- Your goal -
The word to find is "regA". Copy each line of the material that contains it.
START Study material
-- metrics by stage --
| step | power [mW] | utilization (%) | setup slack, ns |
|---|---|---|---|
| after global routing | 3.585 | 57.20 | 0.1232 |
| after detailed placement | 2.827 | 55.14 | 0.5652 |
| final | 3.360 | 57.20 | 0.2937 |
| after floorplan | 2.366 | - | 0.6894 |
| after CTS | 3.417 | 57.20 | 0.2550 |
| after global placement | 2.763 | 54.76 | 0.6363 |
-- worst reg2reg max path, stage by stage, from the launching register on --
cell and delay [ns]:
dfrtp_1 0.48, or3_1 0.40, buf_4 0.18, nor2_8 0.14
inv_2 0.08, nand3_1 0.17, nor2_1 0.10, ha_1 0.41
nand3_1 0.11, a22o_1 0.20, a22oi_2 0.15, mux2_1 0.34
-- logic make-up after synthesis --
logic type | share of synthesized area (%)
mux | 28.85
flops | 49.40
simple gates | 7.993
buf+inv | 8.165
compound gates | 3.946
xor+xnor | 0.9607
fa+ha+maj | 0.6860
### src/rtl/lc2k_multicycle_ctrl.sv
`default_nettype none
// ============================================================================
// Module      : lc2k_multicycle_ctrl
// Description : Multicycle control FSM for the LC2K CPU datapath. Sequences
//               FETCH / DECODE / EXEC / MEM / WB for all eight opcodes and
//               handshakes with a unified memory via mem_req / mem_ready.
// Revision    : 1.0 - initial release
// ----------------------------------------------------------------------------
// Parameters:
//   MEM_TIMEOUT        nonzero: cycles mem_req may wait for mem_ready before
//                      the FSM enters ERROR; 0 disables the timeout
// Optional build macro:
//   LC2K_CTRL_PERF_CNT_EN  adds retired_cnt[31:0] (retired-instruction count)
// Ports:
//   clk                system clock, rising edge
//   rst_n              asynchronous active-low reset
//   opcode[2:0]        IR[24:22], valid from DECODE onward
//   alu_eq             ALU equality flag, valid in EXEC
//   mem_ready          memory completes the current access this cycle
//   mem_req            memory access request
//   mem_we             1 = store, 0 = load/fetch
//   mem_addr_sel       0 = PC, 1 = ALU result
//   ir_write           load IR from mem_rdata
//   pc_write           load PC from pc_src result
//   pc_src[1:0]        0 = PC+1, 1 = PC+1+offset, 2 = regA
//   alu_op[1:0]        0 = add, 1 = nor, 2 = sub/compare
//   alu_src_b          0 = regB, 1 = sign-extended offset
//   reg_write_en       register-file write strobe
//   CONTROL_WRITE_REG  1 = destReg (add/nor), 0 = regB (lw/jalr)
//   wb_sel[1:0]        0 = ALU, 1 = mem_rdata, 2 = PC+1
//   halted             halt retired; sticky until reset
//   error              memory timeout; sticky until reset
// ============================================================================
module lc2k_multicycle_ctrl #(
    parameter int unsigned MEM_TIMEOUT = 0
) (
    input  logic        clk,
    input  logic        rst_n,
    input  logic [2:0]  opcode,
    input  logic        alu_eq,
    input  logic        mem_ready,
    output logic        mem_req,
    output logic        mem_we,
    output logic        mem_addr_sel,
    output logic        ir_write,
    output logic        pc_write,
    output logic [1:0]  pc_src,
    output logic [1:0]  alu_op,
    output logic        alu_src_b,
    output logic        reg_write_en,
    output logic        CONTROL_WRITE_REG,
    output logic [1:0]  wb_sel,
    output logic        halted,
    output logic        error
`ifdef LC2K_CTRL_PERF_CNT_EN
    ,
    output logic [31:0] retired_cnt
`endif
);

    typedef enum logic [2:0] {
        S_RESET  = 3'd0,
        S_FETCH  = 3'd1,
        S_DECODE = 3'd2,
        S_EXEC   = 3'd3,
        S_MEM    = 3'd4,
        S_WB     = 3'd5,
        S_HALTED = 3'd6,
        S_ERROR  = 3'd7
    } state_t;

    localparam logic [2:0] c_OP_ADD  = 3'b000;
    localparam logic [2:0] c_OP_NOR  = 3'b001;
    localparam logic [2:0] c_OP_LW   = 3'b010;
    localparam logic [2:0] c_OP_SW   = 3'b011;
    localparam logic [2:0] c_OP_BEQ  = 3'b100;
    localparam logic [2:0] c_OP_JALR = 3'b101;
    localparam logic [2:0] c_OP_HALT = 3'b110;
    localparam logic [2:0] c_OP_NOOP = 3'b111;

    state_t      r_state;
    logic [2:0]  r_op;
    logic [31:0] r_to_cnt;

    // Registered strobes. r_fetch / r_beq mark states whose write strobes
    // must be qualified by the same-cycle mem_ready / alu_eq input.
    logic        r_req, r_we, r_asel, r_fetch, r_beq, r_pcw;
    logic [1:0]  r_pcs, r_aop, r_wbs;
    logic        r_srcb, r_rwe, r_cwr, r_hlt, r_err;

    state_t      w_state_next;
    logic [2:0]  w_op_next;
    logic        w_wait;
    logic        w_to_hit;
    logic        w_req, w_we, w_asel, w_fetch, w_beq, w_pcw;
    logic [1:0]  w_pcs, w_aop, w_wbs;
    logic        w_srcb, w_rwe, w_cwr, w_hlt, w_err;

    // A memory-waiting cycle: request outstanding and not completed.
    assign w_wait   = ((r_state == S_FETCH) || (r_state == S_MEM)) && !mem_ready;
    // Limit hit only on a waiting cycle, so mem_ready on that cycle wins.
    assign w_to_hit = (MEM_TIMEOUT != 0) && w_wait &&
                      ((r_to_cnt + 32'd1) == MEM_TIMEOUT);

    assign w_op_next = (r_state == S_DECODE) ? opcode : r_op;

    // Next-state logic
    always_comb begin
        w_state_next = r_state;
        case (r_state)
            S_RESET:  w_state_next = S_FETCH;
            S_FETCH: begin
                if (mem_ready)     w_state_next = S_DECODE;
                else if (w_to_hit) w_state_next = S_ERROR;
            end
            S_DECODE: begin
                if (opcode == c_OP_HALT)      w_state_next = S_HALTED;
                else if (opcode == c_OP_NOOP) w_state_next = S_FETCH;
                else                          w_state_next = S_EXEC;
            end
            S_EXEC: begin
                case (r_op)
                    c_OP_LW, c_OP_SW: w_state_next = S_MEM;
                    c_OP_BEQ:         w_state_next = S_FETCH;
                    c_OP_ADD, c_OP_NOR, c_OP_JALR: w_state_next = S_WB;
                    default:          w_state_next = S_FETCH;
                endcase
            end
            S_MEM: begin
                if (mem_ready)     w_state_next = (r_op == c_OP_SW) ? S_FETCH : S_WB;
                else if (w_to_hit) w_state_next = S_ERROR;
            end
            S_WB:     w_state_next = S_FETCH;
            S_HALTED: w_state_next = S_HALTED;
            S_ERROR:  w_state_next = S_ERROR;
            default:  w_state_next = S_RESET;
        endcase
    end

    // Output decode of the upcoming state, registered below so the outputs
    // have no combinational path from opcode.
    always_comb begin
        w_req   = 1'b0;
        w_we    = 1'b0;
        w_asel  = 1'b0;
        w_fetch = 1'b0;
        w_beq   = 1'b0;
        w_pcw   = 1'b0;
        w_pcs   = 2'd0;
        w_aop   = 2'd0;
        w_srcb  = 1'b0;
        w_rwe   = 1'b0;
        w_cwr   = 1'b0;
        w_wbs   = 2'd0;
        w_hlt   = 1'b0;
        w_err   = 1'b0;
        case (w_state_next)
            S_FETCH: begin
                w_req   = 1'b1;
                w_fetch = 1'b1;
            end
            S_EXEC: begin
                case (w_op_next)
                    c_OP_NOR:         w_aop  = 2'd1;
                    c_OP_LW, c_OP_SW: w_srcb = 1'b1;
                    c_OP_BEQ: begin
                        w_aop = 2'd2;
                        w_pcs = 2'd1;
                        w_beq = 1'b1;
                    end
                    default: ;
                endcase
            end
            S_MEM: begin
                w_req  = 1'b1;
                w_asel = 1'b1;
                w_we   = (w_op_next == c_OP_SW);
            end
            S_WB: begin
                w_rwe = 1'b1;
                case (w_op_next)
                    c_OP_ADD, c_OP_NOR: w_cwr = 1'b1;
                    c_OP_LW:            w_wbs = 2'd1;
                    c_OP_JALR: begin
                        // regB takes the old PC+1 while PC takes regA in the
                        // same edge, which handles regA == regB correctly.
                        w_wbs = 2'd2;
                        w_pcw = 1'b1;
                        w_pcs = 2'd2;
                    end
                    default: ;
                endcase
            end
            S_HALTED: w_hlt = 1'b1;
            S_ERROR:  w_err = 1'b1;
            default: ;
        endcase
    end

    always_ff @(posedge clk or negedge rst_n) begin
        if (!rst_n) begin
            r_state  <= S_RESET;
            r_op     <= 3'd0;
            r_to_cnt <= 32'd0;
            r_req    <= 1'b0;
            r_we     <= 1'b0;
            r_asel   <= 1'b0;
            r_fetch  <= 1'b0;
            r_beq    <= 1'b0;
            r_pcw    <= 1'b0;
            r_pcs    <= 2'd0;
            r_aop    <= 2'd0;
            r_srcb   <= 1'b0;
            r_rwe    <= 1'b0;
            r_cwr    <= 1'b0;
            r_wbs    <= 2'd0;
            r_hlt    <= 1'b0;
            r_err    <= 1'b0;
        end else begin
            r_state  <= w_state_next;
            r_op     <= w_op_next;
            r_to_cnt <= (w_wait && (MEM_TIMEOUT != 0)) ? (r_to_cnt + 32'd1) : 32'd0;
            r_req    <= w_req;
            r_we     <= w_we;
            r_asel   <= w_asel;
            r_fetch  <= w_fetch;
            r_beq    <= w_beq;
            r_pcw    <= w_pcw;
            r_pcs    <= w_pcs;
            r_aop    <= w_aop;
            r_srcb   <= w_srcb;
            r_rwe    <= w_rwe;
            r_cwr    <= w_cwr;
            r_wbs    <= w_wbs;
            r_hlt    <= w_hlt;
            r_err    <= w_err;
        end
    end

    assign mem_req           = r_req;
    assign mem_we            = r_we;
    assign mem_addr_sel      = r_asel;
    assign ir_write          = r_fetch & mem_ready;
    assign pc_write          = r_pcw | (r_fetch & mem_ready) | (r_beq & alu_eq);
    assign pc_src            = r_pcs;
    assign alu_op            = r_aop;
    assign alu_src_b         = r_srcb;
    assign reg_write_en      = r_rwe;
    assign CONTROL_WRITE_REG = r_cwr;
    assign wb_sel            = r_wbs;
    assign halted            = r_hlt;
    assign error             = r_err;

`ifdef LC2K_CTRL_PERF_CNT_EN
    logic [31:0] r_retired_cnt;
    logic        w_retire;

    assign w_retire = (r_state == S_WB) ||
                      ((r_state == S_EXEC) && (r_op == c_OP_BEQ)) ||
                      ((r_state == S_MEM) && mem_ready && (r_op == c_OP_SW)) ||
                      ((r_state == S_DECODE) &&
                       ((opcode == c_OP_HALT) || (opcode == c_OP_NOOP)));

    always_ff @(posedge clk or negedge rst_n) begin
        if (!rst_n) begin
            r_retired_cnt <= 32'd0;
        end else if (w_retire) begin
            r_retired_cnt <= r_retired_cnt + 32'd1;
        end
    end

    assign retired_cnt = r_retired_cnt;
`endif

endmodule
`default_nettype wire

### config.mk
export PLATFORM = sky130hd
export DESIGN_NAME = lc2k_multicycle_ctrl
export DESIGN_NICKNAME = d
export VERILOG_FILES = /design/src/rtl/lc2k_multicycle_ctrl.sv
export SDC_FILE = /design/constraint.sdc
export NUM_CORES = 1
export LEC_CHECK = 0
export CORE_MARGIN = 4
export CORE_UTILIZATION = 44
export DETAILED_ROUTE_END_ITERATION = 8
export GPL_ROUTABILITY_DRIVEN = 1
export PLACE_DENSITY_LB_ADDON = 0.12
export SYNTH_ARGS = -nofsm -noshare
export SYNTH_HDL_FRONTEND = slang
export SYNTH_SLANG_ARGS = --single-unit
export TNS_END_PERCENT = 50
### constraint.sdc
create_clock -name clk -period 2.7 [get_ports clk]
set_input_delay 0.405 -clock clk [delete_from_list [all_inputs] [get_ports clk]]
set_output_delay 0.405 -clock clk [all_outputs]
set_load 0.03 [all_outputs]
==> results.cfg <==
[critical_path]
slowest_delay_ns = 0.59
worst-path-buf-inv = 2
cp.arrival_ns = 1.95
critPathMaxFanout = 5
critical_path.cell_chain = clkdlybuf4s50_1, and2_1, a211o_1, clkdlybuf4s50_1
cp-start-kind = primary input
end_kind = output pin
critPathKind = in2out
critical-path-slowest-cell = clkdlybuf4s50_1
required_ns = 2.30
critPathTopFamily = buffers and inverters
crit_top_cell = clkdlybuf4s50_1

[timing]
report.final.slew_viol_count = 0
clock_skew_ns = 0.00244
hold_violations = 0
worst_pin_slew_ns = 0.566
whs_ns = 0.442
fin_crit_ns = 2.35
period_share_pct = 87.1
max_slew_margin_pct = 62.1
maxClockFrequency_mhz = 425
rsz0062_at_grt = no
tns_ns = 0
setup_viol = 0

[route]
routedWlPerCell_um = 13.5
ant_nets = 0
drt_iter0_drc = 19
dr.pass1.iters = 4
viasPerCell = 5.29
routed_wl_um = 1840
vias = 725
drc = 0

[synthesis]
syn_area_mm2 = 0.00104
syn_avg_cell_area_um2 = 11.9
ys_warn_count = 0
ys_seq_area_share_pct = 50.7
synthArstFlopShare_pct = 100
synth.net_count = 94
synth.distinct_cells = 43
syn_inst = 87
ys_ff_latch = 21
synth_edf_count = 0
synth-main-ff-cell = dfrtp_1

[clock_network]
tritoncts = done
clk_latency_ns = 0.29
htree_levels = 1
clockBufferDepth = 2
cts.root.buffer_cell = clkbuf_4
cts_made_buffers = 3
cts_resized = 0
numClockSinks = 21
path_clk_slew_ns = 0.10
cts_post_setup_buffers_inserted = 0
hold_buffers = 0

[cells_and_area]
ff_latch_area_um2 = 526
syn_to_final_growth_pct = 23.6
instances_no_fill = 137
fin_area_mm2 = 0.00128
final_common_cell = clkdlybuf4s50_1
multi_input_area_um2 = 447
mostFrequentLayoutCells = clkdlybuf4s50_1 (22), dfrtp_1 (21), nor2_1 (5), nor3_1 (5), inv_1 (4)
n_antenna_cell = 0
final.fill_count = 201
final_nets = 117
drive_above_1_share_pct = 20.2

[grt]
grt_max_degree = 22
grt_first_pass_wirelength_um = 3290
grt_overflow = 0
grt_pass1_vias = 732
grt.total_usage_pct = 13.0
antenna_found_initial = 0

[place]
dp_cells = 133
port-buffer-count = 22
hpwl_um = 1420
place_congestion = 0.871
dpl_cell_area_mm2 = 0.00125

[floorplan]
rows = 17
die_w_um = 56.5
ioPinCount = 23
initial_core_util_pct = 46.4
die_area_mm2 = 0.00320
core_mm2 = 0.00223
die_height_um = 56.5

[flow_run]
max_cap_viol_count = 0

[worst_hold_path]
hold_path.class = in2async

[power]
cellLeakagePower_nw = 0.581
power_density_mw_per_mm2 = 1040
ir_worst_vdd_mv = 0.579

[status]
outcome = completed
per-layer routing:
| metal | vias up | part of all wire, % | global-route usage [%] |
|---|---|---|---|
| met5 | - | 0 | 0 |
| met2 | 17 | 48 | 21.3 |
| met1 | 351 | 46 | 16.5 |
| met3 | 2 | 6.0 | 3.68 |
| met4 | 0 | 0.92 | 4.07 |
| li1 | 355 | - | - |
sequential cells by signal (all words and copies together), names as in the netlist:
signal and count:
reg_write_en 1, alu_op 2, mem_addr_sel 1, error 1, pc_src 2, r_op 3
halted 1, wb_sel 1, r_beq 1, mem_req 1, CONTROL_WRITE_REG 1, r_fetch 1
alu_src_b 1, r_state 3, mem_we 1
final cells by class:
cell class | count | share of cell area [%]
clock buffers | 4 | 2.05
inverters | 5 | 1.47
flip-flops and latches | 21 | 41.1
repair buffers | 23 | 17.8
well taps | 28 | 2.74
multi-input cells | 56 | 34.9
metrics by stage:
step	power, mW	utilization (%)	worst slack [ns]
2_1_floorplan	1.02	-	1.14
5_1_grt	1.43	57.3	0.283
4_1_cts	1.34	57.3	0.330
6_report	1.33	57.3	0.349
3_5_place_dp	1.19	56.1	0.334
3_3_place_gp	1.19	56.1	0.380
logic make-up after synthesis:
kind of cell | count (synthesis) | synth area share [%]
buffers and inverters | 10 | 6.16
DFF | 21 | 50.7
AOI/OAI and AO/OA | 16 | 12.9
muxes | 4 | 4.11
and+or+nand+nor | 36 | 26.1
worst paths after layout:
kind / to / slack, ns / cells past startpoint / start
hold / removal: mem_req$_DFF_PN0_ / 0.44 / 2 / rst_n
hold reg to reg: r_op[1]$_DFF_PN0_ / 0.63 / 1 / r_op[1]$_DFF_PN0_
max in group asynchronous: reg_write_en$_DFF_PN0_ / 2.06 / 2 / rst_n
min in group clk: r_op[1]$_DFF_PN0_ / 0.63 / 1 / r_op[1]$_DFF_PN0_
setup reg to reg: pc_src[0]$_DFF_PN0_ / 0.73 / 4 / r_state[1]$_DFF_PN0_
setup / recovery: pc_write / 0.35 / 4 / mem_ready
where the power goes:
part / internal [mW] / switching (mW)
clock network: 0.0574 / 0.0852
logic: 0.297 / 0.362
registers: 0.407 / 0.116
total: 0.762 / 0.563
synth_stat cells, types with 3 or more instances:
cell type | instances | share of area (%)
buf_4 | 3 | 2.2
o21ai_1 | 3 | 1.4
inv_1 | 4 | 1.4
nor2_1 | 5 | 1.8
nand2_1 | 3 | 1.1
dfrtp_1 | 21 | 51
nor3_1 | 5 | 2.4
Note: power is estimated with default switching activity, not from simulation.
File: config.mk
export PLATFORM = sky130hd
export DESIGN_NAME = i2c_txn_arbiter
export DESIGN_NICKNAME = d
export VERILOG_FILES = /design/src/rtl/i2c_txn_arbiter.sv
export SDC_FILE = /design/constraint.sdc
export NUM_CORES = 1
export LEC_CHECK = 0
export ABC_AREA = 1
export BUFFER_PORTS_ARGS = -buffer_cell sky130_fd_sc_hd__buf_2
export CAP_MARGIN = 20
export CORE_MARGIN = 5
export CORE_UTILIZATION = 35
export CTS_CLUSTER_SIZE = 28
export DETAILED_ROUTE_END_ITERATION = 10
export PLACE_DENSITY_LB_ADDON = 0.3
export SLEW_MARGIN = 15
export SYNTH_ARGS = -nofsm -noshare
export SYNTH_HDL_FRONTEND = slang
export SYNTH_SLANG_ARGS = --single-unit
File: constraint.sdc
create_clock -name clk -period 2.65 [get_ports clk]
set_clock_uncertainty 0.05 [all_clocks]
set_input_delay 0.265 -clock clk [delete_from_list [all_inputs] [get_ports clk]]
set_output_delay 0.265 -clock clk [all_outputs]
set_load 0.02 [all_outputs]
END Study material
- Reply -
//   pc_src[1:0]        0 = PC+1, 1 = PC+1+offset, 2 = regA
                        // regB takes the old PC+1 while PC takes regA in the
                        // same edge, which handles regA == regB correctly.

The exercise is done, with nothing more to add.